In the debate on the economic effects of labor market regulation much work has focused on minimum wages. A legal minimum wage remains one of the most controversial policy issues. The controversy arises for two main reasons: first, there is no consensus over the economic impacts of the minimum wage mandate, especially its effect on employment, and, second, there is a disagreement over the empirical methods used to identify the minimum wage effects. Although the standard competitive model predicts that wage floors should have a negative impact on employment, empirical work shows mixed results.

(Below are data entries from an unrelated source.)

From an optimization exercise on the open Yosys and OpenROAD flow, aimed at small area; shortcuts taken in it are not production practice. Where RTL was checked, it was by simulation tests only, not by an equivalence proof against the original. No driver is modelled on the clock port, so clocking that relies on it looks cheaper here than on a real chip. Power figures rest on the tool's default switching activity, not on a simulated workload.

==> module me221_add255, before the edit <==
module me221_add255 (
    input  wire [7:0] p,
    input  wire [7:0] q,
    output wire [7:0] r
);
    wire [7:0] t = p ^ q;
    wire [7:0] g = p & q;
    wire glo = g[3] | (t[3] & g[2]) | (t[3] & t[2] & g[1]) | (t[3] & t[2] & t[1] & g[0]);
    wire plo = &t[3:0];
    wire ghi = g[7] | (t[7] & g[6]) | (t[7] & t[6] & g[5]) | (t[7] & t[6] & t[5] & g[4]);
    wire phi = &t[7:4];
    wire cc  = ghi | (phi & (glo | plo));
    wire [8:0] c;
    assign c[0] = cc;
    assign c[1] = g[0] | (t[0] & c[0]);
    assign c[2] = g[1] | (t[1] & c[1]);
    assign c[3] = g[2] | (t[2] & c[2]);
    assign c[4] = glo | (plo & cc);
    assign c[5] = g[4] | (t[4] & c[4]);
    assign c[6] = g[5] | (t[5] & c[5]);
    assign c[7] = g[6] | (t[6] & c[6]);
    assign c[8] = 1'b0;
    assign r = t ^ c[7:0];
endmodule
Settings: LEC_CHECK=0, ABC_AREA=1, CAP_MARGIN=20, CORE_MARGIN=2, CORE_UTILIZATION=40, SLEW_MARGIN=20; clock period 8.0 ns.
run.sh (not shown) runs the stock make flow with config.mk's settings and CLKGATE_MAP_FILE= SYNTH_SCRIPT=/design/flow/synth_recipe.tcl, a recipe that flattens the netlist after the stock synthesis.
The starting point went through all stages and came out clean.
Edit:
--- a/flow/design.v
+++ b/flow/design.v
@@ -13,24 +13,19 @@
     input  wire [7:0] q,
     output wire [7:0] r
 );
-    wire [7:0] t = p ^ q;
-    wire [7:0] g = p & q;
-    wire glo = g[3] | (t[3] & g[2]) | (t[3] & t[2] & g[1]) | (t[3] & t[2] & t[1] & g[0]);
-    wire plo = &t[3:0];
-    wire ghi = g[7] | (t[7] & g[6]) | (t[7] & t[6] & g[5]) | (t[7] & t[6] & t[5] & g[4]);
-    wire phi = &t[7:4];
-    wire cc  = ghi | (phi & (glo | plo));
-    wire [8:0] c;
-    assign c[0] = cc;
-    assign c[1] = g[0] | (t[0] & c[0]);
-    assign c[2] = g[1] | (t[1] & c[1]);
-    assign c[3] = g[2] | (t[2] & c[2]);
-    assign c[4] = glo | (plo & cc);
-    assign c[5] = g[4] | (t[4] & c[4]);
-    assign c[6] = g[5] | (t[5] & c[5]);
-    assign c[7] = g[6] | (t[6] & c[6]);
-    assign c[8] = 1'b0;
-    assign r = t ^ c[7:0];
+    wire [8:0] k;    
+    wire [8:0] h;    
+    wire [7:0] s = p ^ q ^ k[7:0];
+    assign k[0] = 1'b0;
+    genvar i;
+    generate
+        for (i = 0; i < 8; i = i + 1) begin : g_add
+            assign k[i+1] = (p[i] & q[i]) | ((p[i] ^ q[i]) & k[i]);
+            assign h[i+1] = h[i] & s[i];
+        end
+    endgenerate
+    assign h[0] = k[8] | (&s);
+    assign r = s ^ h[7:0];
 endmodule
 module me221_cke (
     input  wire        clk,
Effect:
- The changed run finished but failed the layout checks on setup timing
- hold slack got worse by 0.020 ns
- global-route usage climbs by 1.1 points
- non-clock buffer count came out higher by 46
- die area decreases by 1.8%
- combinational power rose by about 10%
- core utilization rises by 1.4 points
- worst setup slack gets worse by 2.4 ns
- count of clock-buffer cells in the layout goes up by 2
- clock skew drops by 0.0046 ns
- total power stays flat


me221_fe, a different RTL version from the one above (not shown whole).
For scale: ~38 I/O pins, ~9700 um2 of cells after synthesis.
==> module me221_ckstep, before the edit <==
module me221_ckstep (
    input  wire [7:0] a,
    input  wire [7:0] b,
    input  wire [7:0] x,
    output wire [7:0] a_next,
    output wire [7:0] b_next
);
    me221_add255 u_a (.p(a), .q(x),      .r(a_next));
    me221_add255 u_b (.p(b), .q(a_next), .r(b_next));
endmodule
==> flow/config.mk <==
export PLATFORM = sky130hd
export DESIGN_NAME = me221_fe
export DESIGN_NICKNAME = me221_fe
export VERILOG_FILES = /design/flow/design.v
export SDC_FILE = /design/flow/constraint.sdc
export NUM_CORES = 4
export LEC_CHECK = 0
export ABC_AREA = 1
export CAP_MARGIN = 20
export CORE_MARGIN = 2
export CORE_UTILIZATION = 55
export GPL_TIMING_DRIVEN = 0
export SLEW_MARGIN = 20
==> flow/constraint.sdc <==
create_clock -name core_clock -period 8.0 [get_ports {clk}]
set_input_delay 1.6000 -clock core_clock [delete_from_list [all_inputs] [get_ports {clk}]]
set_output_delay 1.6000 -clock core_clock [all_outputs]
set_load 0.01 [all_outputs]
standard.sh (not shown) runs the stock make flow with config.mk's settings and CLKGATE_MAP_FILE= SYNTH_SCRIPT=/design/flow/synth_recipe.tcl, a recipe that flattens the netlist after the stock synthesis.
==> flow/flow/run.sh <==
#!/bin/bash
# Own layout flow: the standard ORFS flow (standard.sh), except for
#  - synthesis: the same script (synth_recipe.tcl), but ABC maps with the
#    area-oriented script flow/abc_area.script instead of ORFS's;
#  - clock tree: the clock_tree_synthesis options in flow/cts.args
#    (smaller buffers, no dummy loads);
#  - port buffers: buf_1 cells.
# Each tool's output goes to the ORFS logs under orfs/logs and to flow.log.
set -euo pipefail
here=$(pwd)
cat > my_synth.tcl <<EOF
proc abc {args} {
  set i [lsearch -exact \$args -script]
  if {\$i >= 0} { lset args [expr {\$i + 1}] $here/flow/abc_area.script }
  yosys abc {*}\$args
}
source $here/synth_recipe.tcl
EOF
CTS="$(tr '\n' ' ' < flow/cts.args)"
BUFP="-buffer_cell sky130_fd_sc_hd__buf_1"
sed -e "s#SYNTH_SCRIPT=[^ ]*#SYNTH_SCRIPT=$here/my_synth.tcl#" \
    -e "s#\"\${@:-finish}\"#CTS_ARGS=\"$CTS\" BUFFER_PORTS_ARGS=\"$BUFP\" \"\${@:-finish}\"#" \
    standard.sh > my_standard.sh
bash my_standard.sh > flow.log 2>&1
==> flow/flow/abc_area.script <==
strash
ifraig
scorr
dc2
strash
&get -n
&deepsyn -T 60
&dch -f
&nf -R 1000 -E 100 -p
&put
==> flow/flow/cts.args <==
-sink_clustering_enable -repair_clock_nets -dont_use_dummy_load -buf_list sky130_fd_sc_hd__clkbuf_8 -sink_clustering_size 24 -sink_clustering_max_diameter 100
The starting point completed with no timing, DRC or antenna violations.
==> next run, changes <==
--- a/flow/design.v
+++ b/flow/design.v
@@ -4,10 +4,12 @@
     input  wire [7:0] x,
     output wire [7:0] a_next,
     output wire [7:0] b_next
 );
-    me221_add255 u_a (.p(a), .q(x),      .r(a_next));
-    me221_add255 u_b (.p(b), .q(a_next), .r(b_next));
+    wire [7:0] cs = a ^ b ^ x;
+    wire [7:0] cc = (a & b) | (a & x) | (b & x);
+    me221_add255 u_a (.p(a),  .q(x),              .r(a_next));
+    me221_add255 u_b (.p(cs), .q({cc[6:0], cc[7]}), .r(b_next));
 endmodule
 module me221_add255 (
     input  wire [7:0] p,
     input  wire [7:0] q,
Die area climbs by 1.8%.
Power went down by 0.61%.
Clock skew goes up by 0.018 ns.
Core utilization drops by 2.7 points.
Via count came out lower by 2.7%.
Non-clock buffer count went down by 14.
Routed wire length went down by 2.3%.
Sequential share of layout area rose by 0.55 points.
Only the layout flow was run in the first run of this note; the RTL was not checked for function there.

## re-timing with driven ports
How much do the figures lean on ideal ports? The routed layouts below were timed once more, with nothing changed but the port constraints.
Step 1 assumes that a clkbuf_16 drives the clock port and a buf_2 every other input.
Step 2 moves the port delays by t, midway between the first and last clock arrival at a register: inputs arrive t later, outputs are due t later. That takes back most of the time a late clock gives input paths.
a / b / c = ideal ports / drivers / drivers and shift; a / b = the first two.
run	t (ns)	setup slack, ns	clock arrival spread, ns	pins driven straight from the clock port
the first run of note 1	0.494	0.393 / 0.421 / -0.073	0.021 / 0.021	1
the second run of note 1	0.493	-2.008 / -1.990 / -2.484	0.017 / 0.017	1
the first run of note 2	0.497	0.208 / 0.228 / -0.269	0.028 / 0.028	1
the second run of note 2	0.507	0.872 / 0.890 / 0.383	0.046 / 0.046	1
With both steps, setup timing fails in the first run of note 1 and the first run of note 2, where it was met with ideal ports. The setup slack of the second run of note 2, which loses most, moves by +0.018 ns with the drivers and by -0.489 ns with both steps.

This dissertation explores a number of adjustment channels that can explain the paradox of the small and insignificant employment effects uncovered in the MW literature. Specifically, the economic impact of the most recent 2007-2009 Federal minimum wage increase (from $5.15 to $7.25 an hour) is analyzed using a sample of quick-service restaurants in Georgia and Alabama. In contrast to prior studies, store-level bi-weekly payroll records for individual employees are used, allowing greater precision in measuring the relative cost-impact of the MW on establishments. Despite significant variation in the cost-impact of the three-stage MW increase across establishments, regression analysis finds lack of a negative effect on employment and hours following each MW increase. Additional channels of adjustment are explored using unique data from manager surveys. Evidence suggests that higher product prices, lower profit margins, wage compression, reduced turnover and higher performance standards largely account for insignificant employment effects.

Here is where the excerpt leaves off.